Anthony Bajon, known for the films The Prayer (2018) and Junkyard Dog (2023), plays the lead role of police recruit Paul Chartier. Co-stars include Alba Gaïa Bellugi, Alexis Manenti (who starred alongside Bajon in Athena) and Sergi López. The cast includes several actors in secondary roles who have worked with Du Welz in the past, including Laurent Lucas and Jackie Berroyer, both of whom starred in his 2004 psychological horror Calvaire. Du Welz described both actors as "family" with whom he felt comfortable to focus on "just the work, quickly and well, in the service of a film." He also originally intended for Benoît Poelvoorde to star in the role freely inspired by Marc Dutroux, a character which he said would more closely resemble Frank Booth from Blue Velvet (1986) than Dutroux himself.

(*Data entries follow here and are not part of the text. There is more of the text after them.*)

--- config.mk ---
export PLATFORM = sky130hd
export DESIGN_NAME = pix_color_matrix
export DESIGN_NICKNAME = d
export VERILOG_FILES = /design/src/rtl/pcm_pkg.sv /design/src/rtl/pcm_coef_bank.sv /design/src/rtl/pcm_row.sv /design/src/rtl/pix_color_matrix.sv
export SDC_FILE = /design/constraint.sdc
export NUM_CORES = 2
export LEC_CHECK = 0
export ABC_CLOCK_PERIOD_IN_PS = 9100
export BUFFER_PORTS_ARGS = -buffer_cell sky130_fd_sc_hd__clkbuf_2
export CAP_MARGIN = 5
export CORE_UTILIZATION = 31
export CTS_CLUSTER_DIAMETER = 80
export DETAILED_ROUTE_END_ITERATION = 10
export GPL_TIMING_DRIVEN = 0
export PLACE_DENSITY_LB_ADDON = 0.1
export REMOVE_ABC_BUFFERS = 1
export SLEW_MARGIN = 10
export SYNTH_ARGS = -nofsm -noshare
export SYNTH_HDL_FRONTEND = slang
export SYNTH_SLANG_ARGS = --single-unit
--- constraint.sdc ---
create_clock -name clk -period 9.1 [get_ports clk]
set_input_delay 1.82 -clock clk [delete_from_list [all_inputs] [get_ports clk]]
set_output_delay 1.82 -clock clk [all_outputs]
set_load 0.01 [all_outputs]
--- src/rtl/pcm_pkg.sv ---
package pcm_pkg;

    localparam int NUM_CH         = 3;
    localparam int FIELDS_PER_ROW = NUM_CH + 1;
    localparam int FIELD_W        = 16;
    localparam int BYTE_W         = 8;

    typedef struct packed {
        logic valid;
        logic de;
        logic mat_en;
        logic swap;
    } ctl_t;

endpackage

--- src/rtl/pcm_coef_bank.sv ---
module pcm_coef_bank
    import pcm_pkg::*;
#(
    parameter  int NUM_BYTES = NUM_CH * FIELDS_PER_ROW * (FIELD_W / BYTE_W),
    localparam int ADDR_W    = $clog2(NUM_BYTES),
    localparam int BPF       = FIELD_W / BYTE_W
) (
    input  logic                                               clk,
    input  logic                                               rst_n,
    input  logic                                               wr_en_i,
    input  logic [ADDR_W-1:0]                                  wr_addr_i,
    input  logic [BYTE_W-1:0]                                  wr_data_i,
    input  logic                                               de_i,
    output logic [NUM_CH-1:0][FIELDS_PER_ROW-1:0][FIELD_W-1:0] field_o
);

    localparam logic [ADDR_W-1:0] LAST_ADDR = ADDR_W'(NUM_BYTES - 1);

    typedef struct packed {
        logic [NUM_BYTES-1:0][BYTE_W-1:0]                   stg;
        logic [NUM_CH-1:0][FIELDS_PER_ROW-1:0][FIELD_W-1:0] act;
        logic                                               prev_de;
    } bank_st_t;

    bank_st_t st_d, st_q;
    logic [NUM_CH-1:0][FIELDS_PER_ROW-1:0][FIELD_W-1:0] stg_view;
    logic de_rise;

    // Staged bytes regrouped into fields, high byte at the lower address.
    always_comb begin
        for (int r = 0; r < NUM_CH; r++) begin
            for (int f = 0; f < FIELDS_PER_ROW; f++) begin
                for (int b = 0; b < BPF; b++) begin
                    stg_view[r][f][FIELD_W-1-b*BYTE_W -: BYTE_W] =
                        st_q.stg[(r*FIELDS_PER_ROW + f)*BPF + b];
                end
            end
        end
    end

    assign de_rise = de_i & ~st_q.prev_de;

    always_comb begin
        st_d         = st_q;
        st_d.prev_de = de_i;
        if (de_rise) begin
            st_d.act = stg_view;
        end
        if (wr_en_i && (wr_addr_i <= LAST_ADDR)) begin
            st_d.stg[wr_addr_i] = wr_data_i;
        end
        // The first pixel of a run already sees the freshly staged set.
        field_o = de_rise ? stg_view : st_q.act;
    end

    always_ff @(posedge clk or negedge rst_n) begin
        if (!rst_n) begin
            st_q <= '0;
        end else begin
            st_q <= st_d;
        end
    end

    // the working set changes only at a data-enable rising edge
    assert_bank_hold_R10: assert property (@(posedge clk) disable iff (!rst_n)
        !de_rise |=> $stable(st_q.act));

    // writes beyond the bank leave the staged bytes untouched
    assert_addr_ignore_R3: assert property (@(posedge clk) disable iff (!rst_n)
        (!wr_en_i || (wr_addr_i > LAST_ADDR)) |=> $stable(st_q.stg));

endmodule
$ cat src/rtl/ht_pkg.sv
package ht_pkg;

   localparam int unsigned WORD_W = 64;
   localparam int unsigned HALF_W = WORD_W / 2;

   typedef enum logic [1:0] {
      SEL_NONE = 2'd0,
      SEL_TIME = 2'd1,
      SEL_CMP  = 2'd2
   } ht_sel_e;

   // Merge a write into a 64-bit register according to access size and half.
   function automatic logic [WORD_W-1:0] ht_merge(
      input logic [WORD_W-1:0] cur,
      input logic [WORD_W-1:0] wd,
      input logic              len8,
      input logic              hi
   );
      logic [WORD_W-1:0] res;
      if (len8)
         res = wd;
      else if (hi)
         res = {wd[HALF_W-1:0], cur[HALF_W-1:0]};
      else
         res = {cur[WORD_W-1:HALF_W], wd[HALF_W-1:0]};
      return res;
   endfunction

   // Shape a 64-bit register for the read bus.
   function automatic logic [WORD_W-1:0] ht_shape(
      input logic [WORD_W-1:0] v,
      input logic              len8,
      input logic              hi
   );
      logic [WORD_W-1:0] res;
      if (hi)
         res = {{HALF_W{1'b0}}, v[WORD_W-1:HALF_W]};
      else if (len8)
         res = v;
      else
         res = {{HALF_W{1'b0}}, v[HALF_W-1:0]};
      return res;
   endfunction

endpackage

$ cat src/rtl/ht_addr_dec.sv
module ht_addr_dec
   import ht_pkg::*;
#(
   parameter int unsigned           ADDR_W    = 12,
   parameter int unsigned           NUM_HARTS = 4,
   parameter int unsigned           IDX_W     = 2,
   parameter logic [ADDR_W-1:0]     CMP_BASE  = '0,
   parameter logic [ADDR_W-1:0]     TIME_BASE = '0
) (
   input  logic [ADDR_W-1:0] addr,
   output ht_sel_e           sel,
   output logic              hi,
   output logic [IDX_W-1:0]  idx
);

   localparam int unsigned       SPAN_B  = NUM_HARTS * 8;
   localparam logic [ADDR_W:0]   SPAN_V  = (ADDR_W+1)'(SPAN_B);

   logic [ADDR_W-1:0] rel;
   logic              in_cmp;
   logic              in_time;
   logic              word_ok;

   always_comb begin
      rel     = addr - CMP_BASE;
      in_cmp  = (addr >= CMP_BASE) && ({1'b0, rel} < SPAN_V);
      in_time = (addr[ADDR_W-1:3] == TIME_BASE[ADDR_W-1:3]);
      word_ok = (addr[1:0] == 2'b00);
      hi      = addr[2];
      idx     = rel[IDX_W+2:3];
      if (!word_ok)
         sel = SEL_NONE;
      else if (in_cmp)
         sel = SEL_CMP;
      else if (in_time)
         sel = SEL_TIME;
      else
         sel = SEL_NONE;
   end

endmodule

$ cat src/rtl/ht_time_ctr.sv
module ht_time_ctr
   import ht_pkg::*;
(
   input  logic              clk,
   input  logic              rst_n,
   input  logic              tick_en,
   input  logic              wr_en,
   input  logic              len8,
   input  logic              hi,
   input  logic [WORD_W-1:0] wdata,
   output logic [WORD_W-1:0] time_o
);

   logic [WORD_W-1:0] time_q;

   always_ff @(posedge clk or negedge rst_n) begin
      if (!rst_n)
         time_q <= '0;
      else if (wr_en)
         time_q <= ht_merge(time_q, wdata, len8, hi);
      else if (tick_en)
         time_q <= time_q + WORD_W'(1);
   end

   assign time_o = time_q;

endmodule

$ cat src/rtl/ht_cmp_slot.sv
module ht_cmp_slot
   import ht_pkg::*;
#(
   parameter bit SPLIT_CMP = 1'b0
) (
   input  logic              clk,
   input  logic              rst_n,
   input  logic              wr_en,
   input  logic              len8,
   input  logic              hi,
   input  logic [WORD_W-1:0] wdata,
   input  logic [WORD_W-1:0] time_i,
   output logic [WORD_W-1:0] cmp_o,
   output logic              irq_o
);

   logic [WORD_W-1:0] cmp_q;
   logic              reached;
   logic              irq_q;

   always_ff @(posedge clk or negedge rst_n) begin
      if (!rst_n)
         cmp_q <= '0;
      else if (wr_en)
         cmp_q <= ht_merge(cmp_q, wdata, len8, hi);
   end

   generate
      if (SPLIT_CMP) begin : g_split
         // Two 32-bit comparators in parallel, combined in one level.
         logic hi_lt, hi_eq, lo_le;
         always_comb begin
            hi_lt   = cmp_q[WORD_W-1:HALF_W] <  time_i[WORD_W-1:HALF_W];
            hi_eq   = cmp_q[WORD_W-1:HALF_W] == time_i[WORD_W-1:HALF_W];
            lo_le   = cmp_q[HALF_W-1:0]      <= time_i[HALF_W-1:0];
            reached = hi_lt | (hi_eq & lo_le);
         end
      end else begin : g_flat
         always_comb reached = (cmp_q <= time_i);
      end
   endgenerate

   always_ff @(posedge clk or negedge rst_n) begin
      if (!rst_n)
         irq_q <= 1'b0;
      else
         irq_q <= reached;
   end

   assign cmp_o = cmp_q;
   assign irq_o = irq_q;

endmodule
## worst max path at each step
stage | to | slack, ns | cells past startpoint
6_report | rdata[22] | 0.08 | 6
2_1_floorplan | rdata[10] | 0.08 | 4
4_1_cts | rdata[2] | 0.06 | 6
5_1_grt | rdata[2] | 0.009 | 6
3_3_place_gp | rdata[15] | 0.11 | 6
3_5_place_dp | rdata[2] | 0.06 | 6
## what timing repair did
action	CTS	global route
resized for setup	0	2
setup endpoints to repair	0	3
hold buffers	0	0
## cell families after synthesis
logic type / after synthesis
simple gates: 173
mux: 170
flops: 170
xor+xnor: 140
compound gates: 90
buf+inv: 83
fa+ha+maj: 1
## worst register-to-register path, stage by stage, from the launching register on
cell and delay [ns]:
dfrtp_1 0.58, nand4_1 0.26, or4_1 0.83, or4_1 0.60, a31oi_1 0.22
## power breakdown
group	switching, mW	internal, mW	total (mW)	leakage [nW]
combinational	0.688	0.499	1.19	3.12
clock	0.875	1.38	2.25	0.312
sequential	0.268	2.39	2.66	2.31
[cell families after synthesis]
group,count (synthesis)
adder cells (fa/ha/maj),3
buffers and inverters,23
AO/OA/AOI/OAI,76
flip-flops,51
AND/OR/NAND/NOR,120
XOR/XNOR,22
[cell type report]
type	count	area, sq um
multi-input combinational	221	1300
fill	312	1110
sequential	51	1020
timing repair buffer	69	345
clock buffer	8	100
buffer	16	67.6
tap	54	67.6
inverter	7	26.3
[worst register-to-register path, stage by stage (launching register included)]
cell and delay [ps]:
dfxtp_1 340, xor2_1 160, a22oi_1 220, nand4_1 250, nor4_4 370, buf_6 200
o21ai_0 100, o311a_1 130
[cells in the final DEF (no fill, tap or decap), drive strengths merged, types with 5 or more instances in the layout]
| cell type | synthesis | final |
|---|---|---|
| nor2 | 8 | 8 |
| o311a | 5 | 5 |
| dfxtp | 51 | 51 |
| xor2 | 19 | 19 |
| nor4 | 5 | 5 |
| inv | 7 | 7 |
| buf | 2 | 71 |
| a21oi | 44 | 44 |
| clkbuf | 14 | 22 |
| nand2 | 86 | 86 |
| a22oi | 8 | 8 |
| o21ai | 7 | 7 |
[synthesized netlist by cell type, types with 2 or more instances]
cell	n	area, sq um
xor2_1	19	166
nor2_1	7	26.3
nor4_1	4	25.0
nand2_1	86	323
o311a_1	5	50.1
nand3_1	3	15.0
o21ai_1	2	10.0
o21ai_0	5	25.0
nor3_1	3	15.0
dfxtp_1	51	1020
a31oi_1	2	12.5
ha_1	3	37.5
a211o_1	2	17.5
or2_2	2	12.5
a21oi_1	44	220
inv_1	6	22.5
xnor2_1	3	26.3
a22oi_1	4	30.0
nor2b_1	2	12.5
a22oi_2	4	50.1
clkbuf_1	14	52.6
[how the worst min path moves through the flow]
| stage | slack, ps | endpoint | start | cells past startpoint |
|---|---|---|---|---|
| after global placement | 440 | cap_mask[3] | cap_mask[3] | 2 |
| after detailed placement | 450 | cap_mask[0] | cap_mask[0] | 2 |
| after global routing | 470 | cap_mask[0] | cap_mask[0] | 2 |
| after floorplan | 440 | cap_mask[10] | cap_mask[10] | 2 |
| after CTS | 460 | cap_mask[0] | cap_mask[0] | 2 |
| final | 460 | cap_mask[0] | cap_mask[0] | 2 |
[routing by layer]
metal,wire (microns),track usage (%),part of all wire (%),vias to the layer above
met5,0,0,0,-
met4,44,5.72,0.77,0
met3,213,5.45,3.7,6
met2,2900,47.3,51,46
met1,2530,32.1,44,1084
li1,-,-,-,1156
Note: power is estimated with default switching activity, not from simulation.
`config.mk`:
```
export PLATFORM = sky130hd
export DESIGN_NAME = split_reload_timer
export DESIGN_NICKNAME = d
export VERILOG_FILES = /design/src/rtl/srt_pkg.sv /design/src/rtl/srt_edge_sync.sv /design/src/rtl/srt_pulse_div.sv /design/src/rtl/split_reload_timer.sv
export SDC_FILE = /design/constraint.sdc
export NUM_CORES = 1
export LEC_CHECK = 0
export ABC_CLOCK_PERIOD_IN_PS = 2200
export BUFFER_PORTS_ARGS = -buffer_cell sky130_fd_sc_hd__buf_2
export CORE_ASPECT_RATIO = 1.4
export CORE_MARGIN = 2
export CORE_UTILIZATION = 32
export DETAILED_ROUTE_END_ITERATION = 12
export GPL_TIMING_DRIVEN = 0
export SYNTH_ARGS = -nofsm -noshare
export SYNTH_HDL_FRONTEND = slang
export SYNTH_HIERARCHICAL = 1
export SYNTH_SLANG_ARGS = --single-unit
export TNS_END_PERCENT = 1
```
`constraint.sdc`:
```
create_clock -name clk -period 2.2 [get_ports clk]
set_clock_uncertainty 0.2 [all_clocks]
set_input_delay 0.11 -clock clk [delete_from_list [all_inputs] [get_ports clk]]
set_output_delay 0.11 -clock clk [all_outputs]
set_load 0.005 [all_outputs]
```
<file path="config.mk">
export PLATFORM = sky130hd
export DESIGN_NAME = booth_seq_mult
export DESIGN_NICKNAME = d
export VERILOG_FILES = /design/src/rtl/booth_mult_pkg.sv /design/src/rtl/booth_operand_prep.sv /design/src/rtl/booth_step.sv /design/src/rtl/booth_ctrl.sv /design/src/rtl/booth_seq_mult.sv
export SDC_FILE = /design/constraint.sdc
export NUM_CORES = 1
export LEC_CHECK = 0
export ABC_CLOCK_PERIOD_IN_PS = 3200
export BUFFER_PORTS_ARGS = -buffer_cell sky130_fd_sc_hd__buf_2
export CORE_MARGIN = 2
export CORE_UTILIZATION = 52
export DETAILED_ROUTE_END_ITERATION = 16
export PLACE_DENSITY = 0.79
export SYNTH_ARGS = -nofsm -noshare
export SYNTH_HDL_FRONTEND = slang
export SYNTH_SLANG_ARGS = --single-unit
</file>
<file path="constraint.sdc">
create_clock -name clk_i -period 3.2 [get_ports clk_i]
set_input_delay 0.32 -clock clk_i [delete_from_list [all_inputs] [get_ports clk_i]]
set_output_delay 0.32 -clock clk_i [all_outputs]
set_load 0.01 [all_outputs]
</file>
`config.mk`:
```
export PLATFORM = sky130hd
export DESIGN_NAME = dma_chan_engine
export DESIGN_NICKNAME = d
export VERILOG_FILES = /design/src/rtl/dma_eng_pkg.sv /design/src/rtl/dma_addr_gen.sv /design/src/rtl/dma_hold_buf.sv /design/src/rtl/dma_lane_unit.sv /design/src/rtl/dma_ctrl_fsm.sv /design/src/rtl/dma_chan_engine.sv
export SDC_FILE = /design/constraint.sdc
export NUM_CORES = 1
export LEC_CHECK = 0
export CORE_ASPECT_RATIO = 1.4
export CORE_UTILIZATION = 35
export DETAILED_ROUTE_END_ITERATION = 8
export SYNTH_ARGS = -nofsm -noshare
export SYNTH_HDL_FRONTEND = slang
export SYNTH_SLANG_ARGS = --single-unit
```
`constraint.sdc`:
```
create_clock -name clk -period 2.8 [get_ports clk]
set_input_delay 0.7 -clock clk [delete_from_list [all_inputs] [get_ports clk]]
set_output_delay 0.7 -clock clk [all_outputs]
set_load 0.05 [all_outputs]
```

The film was produced by Jean-Yves Roubin for the Belgian company Frakas Productions, and by Manuel Chiche and Violaine Barbaroux for the French company The Jokers Films, who will also distribute the film in France. It was co-produced by RTBF, VOO and BE TV, Shelter Prod and France 2 Cinéma, in association with One Eyed, as well with the assistance of the Cinema and Audiovisual Centre of the Wallonia-Brussels Federation. The film also received the support of Canal+ and the participation of Ciné+ as well as several government initiatives such as France Télévisions, Wallimage and the Brussels-Capital Region.

===Filming===
Filming was originally expected to begin in fall 2022. However, in August 2022, Frakas Productions published a casting announcement with extras being sought for filming to take place in March 2023 in the Charleroi region. Principal photography, however, ultimately began on 4 May 2023 and wrapped on 28 June. Filming in Marchienne-au-Pont took place beginning on 8 May 2023, where the town hall was used as a production space. The cinematographer was Manu Dacosse, who previously worked with Du Welz on Alleluia (2014), Adoration (2019) and Inexorable (2021).

===Music===
The film music was composed by Vincent Cahay, a longtime collaborator of Du Welz who worked on Calvaire (2004), Alleluia (2014), Adoration (2019), Inexorable (2021), and was awarded the Magritte Award for Best Original Score for his contributions to Adoration.

==Release==
Maldoror was selected to be screened out of competition at the 81st Venice International Film Festival, where it had its world premiere on 3 September 2024. It is Du Welz's first film selected in the Venice lineup since Vinyan (2008). International sales are handled by WTFilms. The Jokers Films is set to distribute the film in France on 15 January 2025. The film is scheduled to be theatrically released in Belgium by O'Brother Film on 22 January 2025.

In August 2025, the film was selected at the Network of the Festivals in the Adriatic Region Programmes in conjunction with 31st Sarajevo Film Festival for Adriatic Audience Award along with other six films.